**WHAT TO WORK ON:**
Below are lines of data; restate word for word those running from the line containing "CORE_UTILIZATION = 65" to the line containing "clock period = 1.61", inclusive, and no others.

--- INPUT DATA Enclosed Below ---

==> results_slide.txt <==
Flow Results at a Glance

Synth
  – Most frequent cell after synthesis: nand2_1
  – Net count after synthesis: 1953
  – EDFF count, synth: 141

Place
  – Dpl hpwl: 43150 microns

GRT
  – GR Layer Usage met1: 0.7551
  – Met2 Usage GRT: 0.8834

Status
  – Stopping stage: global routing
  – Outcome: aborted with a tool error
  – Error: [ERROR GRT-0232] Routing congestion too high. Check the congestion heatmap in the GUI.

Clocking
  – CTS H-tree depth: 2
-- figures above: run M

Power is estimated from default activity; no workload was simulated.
module aludec(
	input		[5:0]	funct,
	input		[1:0]	aluop,
	output reg	[2:0]	alucontrol );
	always @(*)
		case(aluop)
			2'b00: alucontrol <= 3'b010;   
			2'b01: alucontrol <= 3'b110;   
			default: case(funct)           
				6'b100000: alucontrol <= 3'b010;  
				6'b100010: alucontrol <= 3'b110;  
				6'b100100: alucontrol <= 3'b000;  
				6'b100101: alucontrol <= 3'b001;  
				6'b101010: alucontrol <= 3'b111;  
				default:   alucontrol <= 3'bxxx;  
			endcase
		endcase
endmodule
module alu(
	input		[31:0]	a, b, 
	input		[ 2:0]	alucont, 
	output reg	[31:0]	result,
	output			zero );
	wire	[31:0]	b2, sum, slt;
	assign b2 = alucont[2] ? ~b:b; 
	assign sum = a + b2 + alucont[2];
	assign slt = sum[31];
	always@(*)
		case(alucont[1:0])
			2'b00: result <= a & b;
			2'b01: result <= a | b;
			2'b10: result <= sum;
			2'b11: result <= slt;
		endcase
	assign zero = (result == 32'b0);
endmodule
module multiplier(
   input [31:0] a, b,
	output [63:0] c);
	assign c = a * b;
endmodule
module adder(
	input	[31:0]	a, b,
	output	[31:0]	y );
	assign y = a + b;
endmodule
module sl2(
	input	[31:0]	a,
	output	[31:0]	y );
	assign y = {a[29:0], 2'b00};
endmodule
module signext(
	input	[15:0]	a,
	output	[31:0]	y );
	assign y = {{16{a[15]}}, a};
endmodule
module Dreg(
   input clk, reset, we,
	input [31:0] d,
	output reg [31:0] q
);
	always@(posedge clk, posedge reset)
		if(reset) q <= 32'b0;
		else 
				if(we) q <= d;
				else q <= q;
endmodule
module flopr #(parameter WIDTH = 8) (
	input					clk, reset,
	input		[WIDTH-1:0]	d, 
	output reg	[WIDTH-1:0]	q);
	always @(posedge clk, posedge reset)
		if (reset) q <= 0;
		else       q <= d;
endmodule
module mux2 #(parameter WIDTH = 8) (
	input	[WIDTH-1:0]	d0, d1, 
	input				s, 
	output	[WIDTH-1:0]	y );
	assign y = s ? d1 : d0; 
endmodule
module regfile(	
	input			clk, 
	input			we3, 
	input 	[ 4:0]	ra1, ra2, wa3, 
	input	[31:0] 	wd3, 
	output 	[31:0] 	rd1, rd2,
	input	[ 4:0] 	ra4,
	output 	[31:0] 	rd4);
	reg		[31:0]	rf[31:0];
    always @(posedge clk)
        if (we3)
			if (~ wa3[4])
				rf[{0,wa3[3:0]}] <= wd3;
			else
				rf[{1,wa3[3:0]}] <= wd3;
	assign rd1 = (ra1 != 0) ? rf[ra1[4:0]] : 0;
	assign rd2 = (ra2 != 0) ? rf[ra2[4:0]] : 0;
	assign rd4 = (ra4 != 0) ? rf[ra4[4:0]] : 0;
endmodule
module controller(
	input	[5:0]	op, funct,
	input			zero,
	output			memtoreg, memwrite, pcsrc, alusrc, regdst, regwrite, jump,
	output	[2:0]	alucontrol,
	output			mulORreg, pcORreg, hilo, dstOR31, jr, wehi, welo);
	wire	[1:0]	aluop;
	wire			branch;
	maindec	md(op, memtoreg, memwrite, branch, alusrc, regdst, regwrite, jump, aluop,
					mulORreg, pcORreg, hilo, dstOR31, jr, wehi, welo, funct);
	aludec	ad(funct, aluop, alucontrol);
	assign pcsrc = branch & zero;
endmodule
module datapath(
	input			clk, reset, memtoreg, pcsrc, alusrc, regdst, regwrite, jump,
	input	[2:0]	alucontrol,
	output			zero,
	output	[31:0]	pc,
	input	[31:0]	instr,
	output	[31:0]	aluout, writedata,
	input	[31:0]	readdata,
	input	[ 4:0]	dispSel,
	output	[31:0]	dispDat,
	input mulORreg, pcORreg, hilo, dstOR31, jr, wehi, welo);
	wire [4:0]  writereg, writereg_result;
	wire [31:0] pcnext, pcnextbr, pcplus4, pcbranch, signimm, signimmsh, srca, srcb, memtoreg_result;
	wire[63:0] product;
	wire [31:0] outHi, outLo, outHiLo, mulORreg_result, pcORreg_result, jrmux_result;
	flopr #(32) pcreg(clk, reset, jrmux_result, pc);
	adder       pcadd1(pc, 32'b100, pcplus4);
	sl2         immsh(signimm, signimmsh);
	adder       pcadd2(pcplus4, signimmsh, pcbranch);
	mux2 #(32)  pcbrmux(pcplus4, pcbranch, pcsrc, pcnextbr);
	mux2 #(32)  pcmux(pcnextbr, {pcplus4[31:28], instr[25:0], 2'b00}, jump, pcnext);
	mux2 #(32)  JRmux(pcnext, srca, jr, jrmux_result);
	regfile		rf(clk, regwrite, instr[25:21], instr[20:16], writereg, pcORreg_result, srca, writedata, dispSel, dispDat);
	mux2 #(5)	wrmux(instr[20:16], instr[15:11], regdst, writereg_result);
	mux2 #(5)	dst31Mux(writereg_result, 5'd31, dstOR31, writereg);
	mux2 #(32)	resmux(aluout, readdata, memtoreg, memtoreg_result);
	mux2 #(32) mulregMux(memtoreg_result, outHiLo, mulORreg, mulORreg_result);
	mux2 #(32) PCregMux(mulORreg_result, pcplus4, pcORreg, pcORreg_result);
	signext		se(instr[15:0], signimm);
	mux2 #(32)	srcbmux(writedata, signimm, alusrc, srcb);
	alu			alu(srca, srcb, alucontrol, aluout, zero);
	multiplier mul(srca, srcb, product);
	Dreg dhi(clk, reset, wehi, product[63:32], outHi);
	Dreg dlo(clk, reset, welo, product[31:0], outLo);
	mux2 #(32) HiLomux(outHi, outLo, hilo, outHiLo);
endmodule
module mips(
	input        	clk, reset,
	output	[31:0]	pc,
	input 	[31:0]	instr,
	output			memwrite,
	output	[31:0]	aluout, writedata,
	input 	[31:0]	readdata,
	input	[ 4:0]	dispSel,
	output	[31:0]	dispDat );
	wire 			memtoreg, pcsrc, zero, alusrc, regdst, regwrite, jump;
	wire	[2:0] 	alucontrol;
	wire			mulORreg, pcORreg, hilo, dstOR31, jr, wehi, welo;
	controller c(instr[31:26], instr[5:0], zero,
				memtoreg, memwrite, pcsrc,
				alusrc, regdst, regwrite, jump,
				alucontrol,
				mulORreg, pcORreg, hilo, dstOR31, jr, wehi, welo);
	datapath dp(clk, reset, memtoreg, pcsrc,
				alusrc, regdst, regwrite, jump,
				alucontrol, zero, pc, instr, aluout, 
				writedata, readdata, dispSel, dispDat,
				mulORreg, pcORreg, hilo, dstOR31, jr, wehi, welo);
endmodule
==> run.sh <==
#!/bin/bash
# the make line also repeats each setting of config.mk as NAME=value (left out here)
make -C /OpenROAD-flow-scripts/flow DESIGN_CONFIG=/design/flow/config.mk WORK_HOME=/design/flow/orfs CLKGATE_MAP_FILE= finish
==> config.mk <==
export PLATFORM = sky130hd
export DESIGN_NAME = mips
export DESIGN_NICKNAME = mips
export VERILOG_FILES = /design/flow/design.v
export SDC_FILE = /design/flow/constraint.sdc
export NUM_CORES = 4
export LEC_CHECK = 0
export CAP_MARGIN = 20
export CORE_MARGIN = 2
export CORE_UTILIZATION = 10
export SLEW_MARGIN = 20
==> constraint.sdc <==
create_clock -name core_clock -period 16.9 [get_ports {clk}]
set_input_delay 3.3800 -clock core_clock [delete_from_list [all_inputs] [get_ports {clk}]]
set_output_delay 3.3800 -clock core_clock [all_outputs]
set_load 0.01 [all_outputs]
## build 28
// risc16_core
module risc16_core (
input  logic        clk, reset, start,
output logic        done,
output logic [6:0]  imem_addr,
input  logic [15:0] imem_rdata,
output logic [6:0]  dmem_addr,
output logic        dmem_we,
output logic [15:0] dmem_wdata,
input  logic [15:0] dmem_rdata
);
export LEC_CHECK = 0
export CAP_MARGIN = 15
export CORE_MARGIN = 9
export CORE_UTILIZATION = 40
export CTS_CLUSTER_SIZE = 71
export HOLD_SLACK_MARGIN = -0.08
export PLACE_DENSITY = 0.72
export SETUP_SLACK_MARGIN = 0.68
export SLEW_MARGIN = 10
export TNS_END_PERCENT = 60
create_clock -name core_clock -period 7.0 [get_ports {clk}]
run.sh (not shown) runs the stock make flow with config.mk's settings and CLKGATE_MAP_FILE=.
Setup changes, build 28 to build 82
# build 28
export LEC_CHECK = 0
export CAP_MARGIN = 15
export CORE_MARGIN = 9
export CORE_UTILIZATION = 40
export CTS_CLUSTER_SIZE = 71
export HOLD_SLACK_MARGIN = -0.08
export PLACE_DENSITY = 0.72
export SETUP_SLACK_MARGIN = 0.68
export SLEW_MARGIN = 10
export TNS_END_PERCENT = 60
create_clock -name core_clock -period 7.0 [get_ports {clk}]
# build 82
export LEC_CHECK = 0
export CAP_MARGIN = 20
export CORE_MARGIN = 2
export CORE_UTILIZATION = 59
export SLEW_MARGIN = 20
create_clock -name core_clock -period 3.79 [get_ports {clk}]
Findings:
- Build 82 completed end to end; final checks failed (negative setup slack).
- Across both runs, non-clock buffer count was higher for build 82 than for build 28.
- Diff build 28 -> build 82: slew at the pin closest to its max-slew limit saw a decrease, post-synthesis simple-gate area fraction barely changed.
What build 94 does differently from build 82 at the input level:
# build 82
export LEC_CHECK = 0
export CAP_MARGIN = 20
export CORE_MARGIN = 2
export CORE_UTILIZATION = 59
export SLEW_MARGIN = 20
create_clock -name core_clock -period 3.79 [get_ports {clk}]
# build 94
export LEC_CHECK = 0
export CAP_MARGIN = 20
export CORE_MARGIN = 2
export CORE_UTILIZATION = 67
export CTS_CLUSTER_SIZE = 14
export SETUP_SLACK_MARGIN = -0.38
export SLEW_MARGIN = 20
create_clock -name core_clock -period 5.09 [get_ports {clk}]
--- outcome ---
- Flow for build 94 halted at global routing (5_1_grt), error code ODB-0269.
- Of build 94 and build 82, it is build 94 that has the lower vertical extent of the die.
- Compared with build 82, in build 94 cell row count now sits lower; post-CTS resize count picked up an extra 10%.
- Compared to build 82, build 94 has detailed-placement wirelength estimate 1.4% lower.
- Taking build 82 as 1.0, build 94 lands at 0.883 on floorplan die area.
- Per the comparison of build 94 with build 82, area after detailed placement lower; cell total after placement shows a reduction of 4.3%; global placer's final weighted congestion higher.
> inputs changed (build 94 -> build 85)
# build 94
export LEC_CHECK = 0
export CAP_MARGIN = 20
export CORE_MARGIN = 2
export CORE_UTILIZATION = 67
export CTS_CLUSTER_SIZE = 14
export SETUP_SLACK_MARGIN = -0.38
export SLEW_MARGIN = 20
create_clock -name core_clock -period 5.09 [get_ports {clk}]
# build 85
export LEC_CHECK = 0
export CAP_MARGIN = 20
export CORE_MARGIN = 2
export CORE_UTILIZATION = 25
export SLEW_MARGIN = 20
create_clock -name core_clock -period 6.85 [get_ports {clk}]
[summary]
- Build 85 has completed all stages; timing, DRC and antenna checks passed.
- Changes observed in build 85 relative to build 94: number of primary I/O pins stayed essentially flat; post-CTS setup buffer count went down 11; area of placed instances decreased about 1.6%; placeable core region saw an increase; level count of the clock H-tree has remained practically unchanged.
- Re effective utilization at floorplan: build 85 and build 94 aren't equal, and the lower value belongs to build 85.
- Re worst setup slack before clock tree synthesis: build 85 and build 94 aren't equal, and the lower value belongs to build 94.
- Of build 85 and build 94, the run reporting the lower vertical extent of the die was build 94.

Starting RTL as in the previous note.
Settings: LEC_CHECK=0, CAP_MARGIN=5, CELL_PAD_IN_SITES_DETAIL_PLACEMENT=0, CORE_ASPECT_RATIO=1.22, CORE_MARGIN=2, CORE_UTILIZATION=71, CTS_CLUSTER_SIZE=49, GPL_ROUTABILITY_DRIVEN=1, GPL_TIMING_DRIVEN=1, MAX_ROUTING_LAYER=met4, PLACE_DENSITY_LB_ADDON=0.0, SETUP_SLACK_MARGIN=0.91, SLEW_MARGIN=20, TNS_END_PERCENT=55; clock period 6.56 ns.
The baseline stopped in global routing (5_1_grt).
Change:
CAP_MARGIN = 20   (was 5)
CELL_PAD_IN_SITES_DETAIL_PLACEMENT = not set   (was 0)
CORE_ASPECT_RATIO = not set   (was 1.22)
CORE_UTILIZATION = 59   (was 71)
CTS_CLUSTER_SIZE = not set   (was 49)
GPL_ROUTABILITY_DRIVEN = not set   (was 1)
GPL_TIMING_DRIVEN = not set   (was 1)
MAX_ROUTING_LAYER = not set   (was met4)
PLACE_DENSITY_LB_ADDON = not set   (was 0.0)
SETUP_SLACK_MARGIN = 1.62   (was 0.91)
TNS_END_PERCENT = not set   (was 55)
clock period = 5.49 ns   (was 6.56 ns; I/O delays follow)
This time the run reached the layout checks and failed them: negative setup slack.
Synthesized area stays the same.
Die size came out higher by about a fifth.
Synthesized cell count is unchanged.
Change:
ABC_AREA = 1   (was not set)
CELL_PAD_IN_SITES_GLOBAL_PLACEMENT = 1   (was not set)
CORE_UTILIZATION = 40   (was 59)
CTS_CLUSTER_SIZE = 68   (was not set)
SETUP_SLACK_MARGIN = not set   (was 1.62)
clock period = 5.42 ns   (was 5.49 ns; I/O delays follow)
Result: The new run passed the timing, DRC and antenna checks. Worst setup slack improved by 0.23 ns. Power goes up slightly. Routed wire length goes up by a few percent. Hold slack improved by 0.0067 ns. Final area goes down by a few percent. First-iteration DRC count goes down by a quarter to a third. Cell count goes up by a quarter to a third. Sequential cell count stays the same.
Change:
CELL_PAD_IN_SITES_GLOBAL_PLACEMENT = not set   (was 1)
CORE_UTILIZATION = 65   (was 40)
CTS_CLUSTER_SIZE = not set   (was 68)
HOLD_SLACK_MARGIN = 0.27   (was not set)
MAX_ROUTING_LAYER = met4   (was not set)
SETUP_SLACK_MARGIN = 0.59   (was not set)
clock period = 5.47 ns   (was 5.42 ns; I/O delays follow)
What happened:
- This time the run aborted during global routing (5_1_grt)
- synthesized area is unchanged
- synthesized cell count does not change
- die size falls by 38%
Power and IR drop assume default switching activity.
==> flow/design.v (excerpt) <==
module dma_controller(
    input wire clk,
    input wire reset,
    input wire trigger,
    input wire [4:0] length,
    input wire [31:0] source_address,
    input wire [31:0] destination_add,
    input wire ARREADY,
    input wire [31:0] RDATA,
    input wire RVALID,
    input wire AWREADY,
    input wire WREADY,
    input wire BVALID,
    output reg done,
    output reg [31:0] ARADDR,
    output reg ARVALID,
    output reg RREADY,
    output reg [31:0] AWADDR,
    output reg AWVALID,
    output reg [31:0] WDATA,
    output reg WVALID,
    output reg BREADY
);
Size: roughly 2200 cells after synthesis, about 780 flip-flops, ~210 I/O pins, ~0.031 mm2 of cells after synthesis.
export LEC_CHECK = 0
export CAP_MARGIN = 5
export CORE_MARGIN = 2
export CORE_UTILIZATION = 72
export CTS_CLUSTER_SIZE = 15
export SLEW_MARGIN = 20
create_clock -name core_clock -period 2.25 [get_ports {clk}]
run.sh (not shown) runs the stock make flow with config.mk's settings and CLKGATE_MAP_FILE=.
The starting point produced a layout that fails on setup timing.
==> next run, changes <==
CAP_MARGIN = 20   (was 5)
CORE_UTILIZATION = 40   (was 72)
CTS_CLUSTER_SIZE = default   (was 15)
clock period = 2.9 ns   (was 2.25 ns; I/O delays follow)
=> The new run produced a clean layout. Die area climbs by 78%. Area after synthesis does not change. Count of clock-buffer cells in the layout came out higher by 11. Total power shrinks by 27%. Routed wire length goes down by 10%. Final area fell by 1.1%. Sequential power drops by 22%. Register-to-register slack is better by 430 ps.
==> next run, changes <==
CORE_UTILIZATION = 66   (was 40)
CTS_CLUSTER_SIZE = 25   (was default)
clock period = 1.61 ns   (was 2.9 ns; I/O delays follow)
What happened:
- With this change the flow finished but fails on setup timing
- worst setup slack is worse by 1400 ps
- design area came out higher by about 10%
- wire length came out higher by 29%
- count of clock-buffer cells in the layout falls by 5
- critical path depth is higher by 3
- total power goes up by about 100%
- core utilization is higher by 40 points
- hold slack got worse by 230 ps
- global-route usage rose by 15 points
- via count is higher by 21%
- area after synthesis does not change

--- End of Enclosed INPUT DATA ---

**RESPONSE TO THE TASK:**
CORE_UTILIZATION = 65   (was 40)
CTS_CLUSTER_SIZE = not set   (was 68)
HOLD_SLACK_MARGIN = 0.27   (was not set)
MAX_ROUTING_LAYER = met4   (was not set)
SETUP_SLACK_MARGIN = 0.59   (was not set)
clock period = 5.47 ns   (was 5.42 ns; I/O delays follow)
What happened:
- This time the run aborted during global routing (5_1_grt)
- synthesized area is unchanged
- synthesized cell count does not change
- die size falls by 38%
Power and IR drop assume default switching activity.
==> flow/design.v (excerpt) <==
module dma_controller(
    input wire clk,
    input wire reset,
    input wire trigger,
    input wire [4:0] length,
    input wire [31:0] source_address,
    input wire [31:0] destination_add,
    input wire ARREADY,
    input wire [31:0] RDATA,
    input wire RVALID,
    input wire AWREADY,
    input wire WREADY,
    input wire BVALID,
    output reg done,
    output reg [31:0] ARADDR,
    output reg ARVALID,
    output reg RREADY,
    output reg [31:0] AWADDR,
    output reg AWVALID,
    output reg [31:0] WDATA,
    output reg WVALID,
    output reg BREADY
);
Size: roughly 2200 cells after synthesis, about 780 flip-flops, ~210 I/O pins, ~0.031 mm2 of cells after synthesis.
export LEC_CHECK = 0
export CAP_MARGIN = 5
export CORE_MARGIN = 2
export CORE_UTILIZATION = 72
export CTS_CLUSTER_SIZE = 15
export SLEW_MARGIN = 20
create_clock -name core_clock -period 2.25 [get_ports {clk}]
run.sh (not shown) runs the stock make flow with config.mk's settings and CLKGATE_MAP_FILE=.
The starting point produced a layout that fails on setup timing.
==> next run, changes <==
CAP_MARGIN = 20   (was 5)
CORE_UTILIZATION = 40   (was 72)
CTS_CLUSTER_SIZE = default   (was 15)
clock period = 2.9 ns   (was 2.25 ns; I/O delays follow)
=> The new run produced a clean layout. Die area climbs by 78%. Area after synthesis does not change. Count of clock-buffer cells in the layout came out higher by 11. Total power shrinks by 27%. Routed wire length goes down by 10%. Final area fell by 1.1%. Sequential power drops by 22%. Register-to-register slack is better by 430 ps.
==> next run, changes <==
CORE_UTILIZATION = 66   (was 40)
CTS_CLUSTER_SIZE = 25   (was default)
clock period = 1.61 ns   (was 2.9 ns; I/O delays follow)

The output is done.